DRC miners hopeful new code issues can be resolved

Miners operating in the Democratic Republic of Congo (DRC) said Monday they were hopeful their current talks with civil society, a member of the mining code revision tri-partite group and other key interested groups, would help iron out issues that need to be dealt with before the country’s new mining code is implemented.

The group, which includes Randgold Resources, Glencore, Ivanhoe Mines, Zijin Mining Group, MMG, Crystal River Global and China Molybdenum Co and AngloGold Ashanti, proposed last month that a sliding scale of royalty rates be linked to the prices of key commodities, copper, cobalt and gold. However, they have yet to receive a response from the ministry of mines.
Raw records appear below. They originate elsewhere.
===== src/rtl/m4inv_pkg.sv =====
// Shared types, widths and index tables for the 4x4 matrix inverse.
`default_nettype none
package m4inv_pkg;

    localparam int ELEM_W   = 32;
    localparam int MAG_W    = 96;
    localparam int PROD_W   = 128;
    localparam int COF_W    = 98;
    localparam int ACC_W    = 132;
    localparam int QUO_W    = 33;
    localparam int DIV_LAST = 32;

    typedef enum logic [4:0] {
        ST_IDLE,
        ST_COF_INIT,
        ST_TERM_INIT,
        ST_MUL_LOAD,
        ST_MUL,
        ST_MUL_DONE,
        ST_TERM_ACC,
        ST_COF_STORE,
        ST_DET_INIT,
        ST_DET_LOAD,
        ST_DMUL,
        ST_DET_ACC,
        ST_DET_CHECK,
        ST_DIV_INIT,
        ST_DIV_PRE,
        ST_DIV,
        ST_DIV_FIN,
        ST_EMIT
    } state_t;

    typedef enum logic [3:0] {
        OP_NONE,
        OP_CLR_ACC,
        OP_TERM_INIT,
        OP_MUL_LOAD,
        OP_MUL_STEP,
        OP_MUL_DONE,
        OP_TERM_ACC,
        OP_COF_STORE,
        OP_DET_LOAD,
        OP_DET_ACC,
        OP_DET_CHECK,
        OP_DIV_INIT,
        OP_DIV_PRE,
        OP_DIV_STEP,
        OP_DIV_FIN
    } op_t;

    typedef struct packed {
        op_t        op;
        logic [3:0] src_addr;
        logic [3:0] cof_addr;
        logic [1:0] chunk;
        logic       flip;
        logic [3:0] out_idx;
        logic       wr_elem;
    } cmd_t;

    typedef struct packed {
        logic singular;
    } stat_t;

    function automatic logic [1:0] perm_col(input logic [2:0] p, input logic [1:0] k);
        logic [5:0] row;
        case (p)
            3'd0:    row = {2'd2, 2'd1, 2'd0};
            3'd1:    row = {2'd0, 2'd2, 2'd1};
            3'd2:    row = {2'd1, 2'd0, 2'd2};
            3'd3:    row = {2'd1, 2'd2, 2'd0};
            3'd4:    row = {2'd0, 2'd1, 2'd2};
            3'd5:    row = {2'd2, 2'd0, 2'd1};
            default: row = {2'd2, 2'd1, 2'd0};
        endcase
        return row[2*k +: 2];
    endfunction

    function automatic logic perm_odd(input logic [2:0] p);
        return (p >= 3'd3);
    endfunction

    function automatic logic [1:0] skip_idx(input logic [1:0] excl, input logic [1:0] k);
        return (k < excl) ? k : k + 2'd1;
    endfunction

    function automatic logic [ELEM_W-1:0] elem_mag(input logic [ELEM_W-1:0] v);
        return v[ELEM_W-1] ? (~v + 1'b1) : v;
    endfunction

endpackage
`default_nettype wire


===== src/rtl/m4inv_ctrl.sv =====
// Sequencer for cofactor, determinant, division and result phases.
`default_nettype none
module m4inv_ctrl (
    input  wire logic            aclk,
    input  wire logic            aresetn,
    input  wire logic            s_tvalid,
    input  wire logic            s_compute,
    output logic                 s_tready,
    output logic                 m_tvalid,
    input  wire logic            m_tready,
    output m4inv_pkg::cmd_t      cmd,
    input  wire m4inv_pkg::stat_t stat
);

    m4inv_pkg::state_t state_reg, state_next;
    logic [3:0] idx_reg, idx_next;
    logic [2:0] p_reg, p_next;
    logic [1:0] k_reg, k_next;
    logic [1:0] chunk_reg, chunk_next;
    logic [5:0] cnt_reg, cnt_next;

    logic [1:0] r_idx, c_idx;
    assign r_idx = idx_reg[3:2];
    assign c_idx = idx_reg[1:0];

    always_ff @(posedge aclk) begin
        if (!aresetn) begin
            state_reg <= m4inv_pkg::ST_IDLE;
            idx_reg   <= '0;
            p_reg     <= '0;
            k_reg     <= '0;
            chunk_reg <= '0;
            cnt_reg   <= '0;
        end else begin
            state_reg <= state_next;
            idx_reg   <= idx_next;
            p_reg     <= p_next;
            k_reg     <= k_next;
            chunk_reg <= chunk_next;
            cnt_reg   <= cnt_next;
        end
    end

    always_comb begin
        state_next = state_reg;
        idx_next   = idx_reg;
        p_next     = p_reg;
        k_next     = k_reg;
        chunk_next = chunk_reg;
        cnt_next   = cnt_reg;
        case (state_reg)
            m4inv_pkg::ST_IDLE: begin
                if (s_tvalid && s_compute) begin
                    idx_next   = '0;
                    state_next = m4inv_pkg::ST_COF_INIT;
                end
            end
            m4inv_pkg::ST_COF_INIT: begin
                p_next     = '0;
                state_next = m4inv_pkg::ST_TERM_INIT;
            end
            m4inv_pkg::ST_TERM_INIT: begin
                k_next     = '0;
                state_next = m4inv_pkg::ST_MUL_LOAD;
            end
            m4inv_pkg::ST_MUL_LOAD: begin
                chunk_next = 2'd2;
                state_next = m4inv_pkg::ST_MUL;
            end
            m4inv_pkg::ST_MUL: begin
                if (chunk_reg == 2'd0) begin
                    state_next = m4inv_pkg::ST_MUL_DONE;
                end else begin
                    chunk_next = chunk_reg - 2'd1;
                end
            end
            m4inv_pkg::ST_MUL_DONE: begin
                if (k_reg == 2'd2) begin
                    state_next = m4inv_pkg::ST_TERM_ACC;
                end else begin
                    k_next     = k_reg + 2'd1;
                    state_next = m4inv_pkg::ST_MUL_LOAD;
                end
            end
            m4inv_pkg::ST_TERM_ACC: begin
                if (p_reg == 3'd5) begin
                    state_next = m4inv_pkg::ST_COF_STORE;
                end else begin
                    p_next     = p_reg + 3'd1;
                    state_next = m4inv_pkg::ST_TERM_INIT;
                end
            end
            m4inv_pkg::ST_COF_STORE: begin
                idx_next = idx_reg + 4'd1;
                if (idx_reg == 4'd15) begin
                    state_next = m4inv_pkg::ST_DET_INIT;
                end else begin
                    state_next = m4inv_pkg::ST_COF_INIT;
                end
            end
            m4inv_pkg::ST_DET_INIT: begin
                state_next = m4inv_pkg::ST_DET_LOAD;
            end
            m4inv_pkg::ST_DET_LOAD: begin
                chunk_next = 2'd2;
                state_next = m4inv_pkg::ST_DMUL;
            end
            m4inv_pkg::ST_DMUL: begin
                if (chunk_reg == 2'd0) begin
                    state_next = m4inv_pkg::ST_DET_ACC;
                end else begin
                    chunk_next = chunk_reg - 2'd1;
                end
            end
            m4inv_pkg::ST_DET_ACC: begin
                if (idx_reg[1:0] == 2'd3) begin
                    idx_next   = '0;
                    state_next = m4inv_pkg::ST_DET_CHECK;
                end else begin
                    idx_next   = idx_reg + 4'd1;
                    state_next = m4inv_pkg::ST_DET_LOAD;
                end
            end
            m4inv_pkg::ST_DET_CHECK: begin
                state_next = m4inv_pkg::ST_DIV_INIT;
            end
            m4inv_pkg::ST_DIV_INIT: begin
                if (stat.singular) begin
                    state_next = m4inv_pkg::ST_DIV_FIN;
                end else begin
                    state_next = m4inv_pkg::ST_DIV_PRE;
                end
            end
            m4inv_pkg::ST_DIV_PRE: begin
                cnt_next   = 6'(m4inv_pkg::DIV_LAST);
                state_next = m4inv_pkg::ST_DIV;
            end
            m4inv_pkg::ST_DIV: begin
                if (cnt_reg == 6'd0) begin
                    state_next = m4inv_pkg::ST_DIV_FIN;
                end else begin
                    cnt_next = cnt_reg - 6'd1;
                end
            end
            m4inv_pkg::ST_DIV_FIN: begin
                state_next = m4inv_pkg::ST_EMIT;
            end
            m4inv_pkg::ST_EMIT: begin
                if (m_tready) begin
                    idx_next = idx_reg + 4'd1;
                    if (idx_reg == 4'd15) begin
                        state_next = m4inv_pkg::ST_IDLE;
                    end else begin
                        state_next = m4inv_pkg::ST_DIV_INIT;
                    end
                end
            end
            default: begin
                state_next = m4inv_pkg::ST_IDLE;
            end
        endcase
    end

    always_comb begin
        cmd          = '0;
        cmd.op       = m4inv_pkg::OP_NONE;
        cmd.chunk    = chunk_reg;
        cmd.out_idx  = idx_reg;
        cmd.flip     = m4inv_pkg::perm_odd(p_reg) ^ r_idx[0] ^ c_idx[0];
        cmd.src_addr = {m4inv_pkg::skip_idx(r_idx, k_reg),
                        m4inv_pkg::skip_idx(c_idx, m4inv_pkg::perm_col(p_reg, k_reg))};
        cmd.cof_addr = idx_reg;
        s_tready     = 1'b0;
        m_tvalid     = 1'b0;
        case (state_reg)
            m4inv_pkg::ST_IDLE: begin
                s_tready    = 1'b1;
                cmd.wr_elem = s_tvalid;
            end
            m4inv_pkg::ST_COF_INIT:  cmd.op = m4inv_pkg::OP_CLR_ACC;
            m4inv_pkg::ST_TERM_INIT: cmd.op = m4inv_pkg::OP_TERM_INIT;
            m4inv_pkg::ST_MUL_LOAD:  cmd.op = m4inv_pkg::OP_MUL_LOAD;
            m4inv_pkg::ST_MUL:       cmd.op = m4inv_pkg::OP_MUL_STEP;
            m4inv_pkg::ST_MUL_DONE:  cmd.op = m4inv_pkg::OP_MUL_DONE;
            m4inv_pkg::ST_TERM_ACC:  cmd.op = m4inv_pkg::OP_TERM_ACC;
            m4inv_pkg::ST_COF_STORE: cmd.op = m4inv_pkg::OP_COF_STORE;
            m4inv_pkg::ST_DET_INIT:  cmd.op = m4inv_pkg::OP_CLR_ACC;
            m4inv_pkg::ST_DET_LOAD: begin
                cmd.op       = m4inv_pkg::OP_DET_LOAD;
                cmd.src_addr = {2'd0, idx_reg[1:0]};
                cmd.cof_addr = {2'd0, idx_reg[1:0]};
            end
            m4inv_pkg::ST_DMUL:      cmd.op = m4inv_pkg::OP_MUL_STEP;
            m4inv_pkg::ST_DET_ACC:   cmd.op = m4inv_pkg::OP_DET_ACC;
            m4inv_pkg::ST_DET_CHECK: cmd.op = m4inv_pkg::OP_DET_CHECK;
            m4inv_pkg::ST_DIV_INIT: begin
                cmd.op       = m4inv_pkg::OP_DIV_INIT;
                cmd.cof_addr = {idx_reg[1:0], idx_reg[3:2]};
            end
            m4inv_pkg::ST_DIV_PRE:   cmd.op = m4inv_pkg::OP_DIV_PRE;
            m4inv_pkg::ST_DIV:       cmd.op = m4inv_pkg::OP_DIV_STEP;
            m4inv_pkg::ST_DIV_FIN:   cmd.op = m4inv_pkg::OP_DIV_FIN;
            m4inv_pkg::ST_EMIT:      m_tvalid = 1'b1;
            default:                 cmd.op = m4inv_pkg::OP_NONE;
        endcase
    end

endmodule
`default_nettype wire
The likes of Glencore, Randgold, Zijin, China Molybdenum and Ivanhoe, among others, expect authorities to realize the sliding scale they propose would be a more effective mechanism for the government to share in higher commodity prices than the new code's provisions.

The miners, which collectively are responsible for 85% of the DRC's copper, cobalt and gold output, are asking the government to explicitly preserve mining agreements it entered into before the new code was signed into a law in early March.

The revised regulation imposes a super-profits tax of 50% if prices rise by 25% above those used in a mine's feasibility study, as well as a hike in royalty rates, particularly for metals deemed as “strategic” by the DRC.

The companies said the sliding scale they propose would be a more effective mechanism for the government to share in higher commodity prices than the windfall tax and strategic minerals scheme included in the new code.

"The industry believes a way forward could be found which would be in the best interests of all parties,” they said in a collective statement. “A mutually acceptable solution would support and encourage the substantial investment the DRC requires for the optimal development of its mineral resources and the growth of its economy.”

Congo supplies more than 60% of the world’s cobalt, metal whose price has quadrupled in two years, and that share will only grow over the medium term. It is also could poised to soon overtake the US as the world’s number four copper producer.

Both commodities are key components in computer chips, mobile phones and lithium-ion batteries that power electric vehicles (EVs).

Experts, such as Colin Hamilton, director of commodities research at BMO Capital Markets, believe that cobalt consumers will be the most affected by the higher taxes imposed to producers and exporters in Congo.

“Given the tight nature of the cobalt market at present, we would expect miners to attempt to pass through higher royalty costs to consumers,” Hamilton said.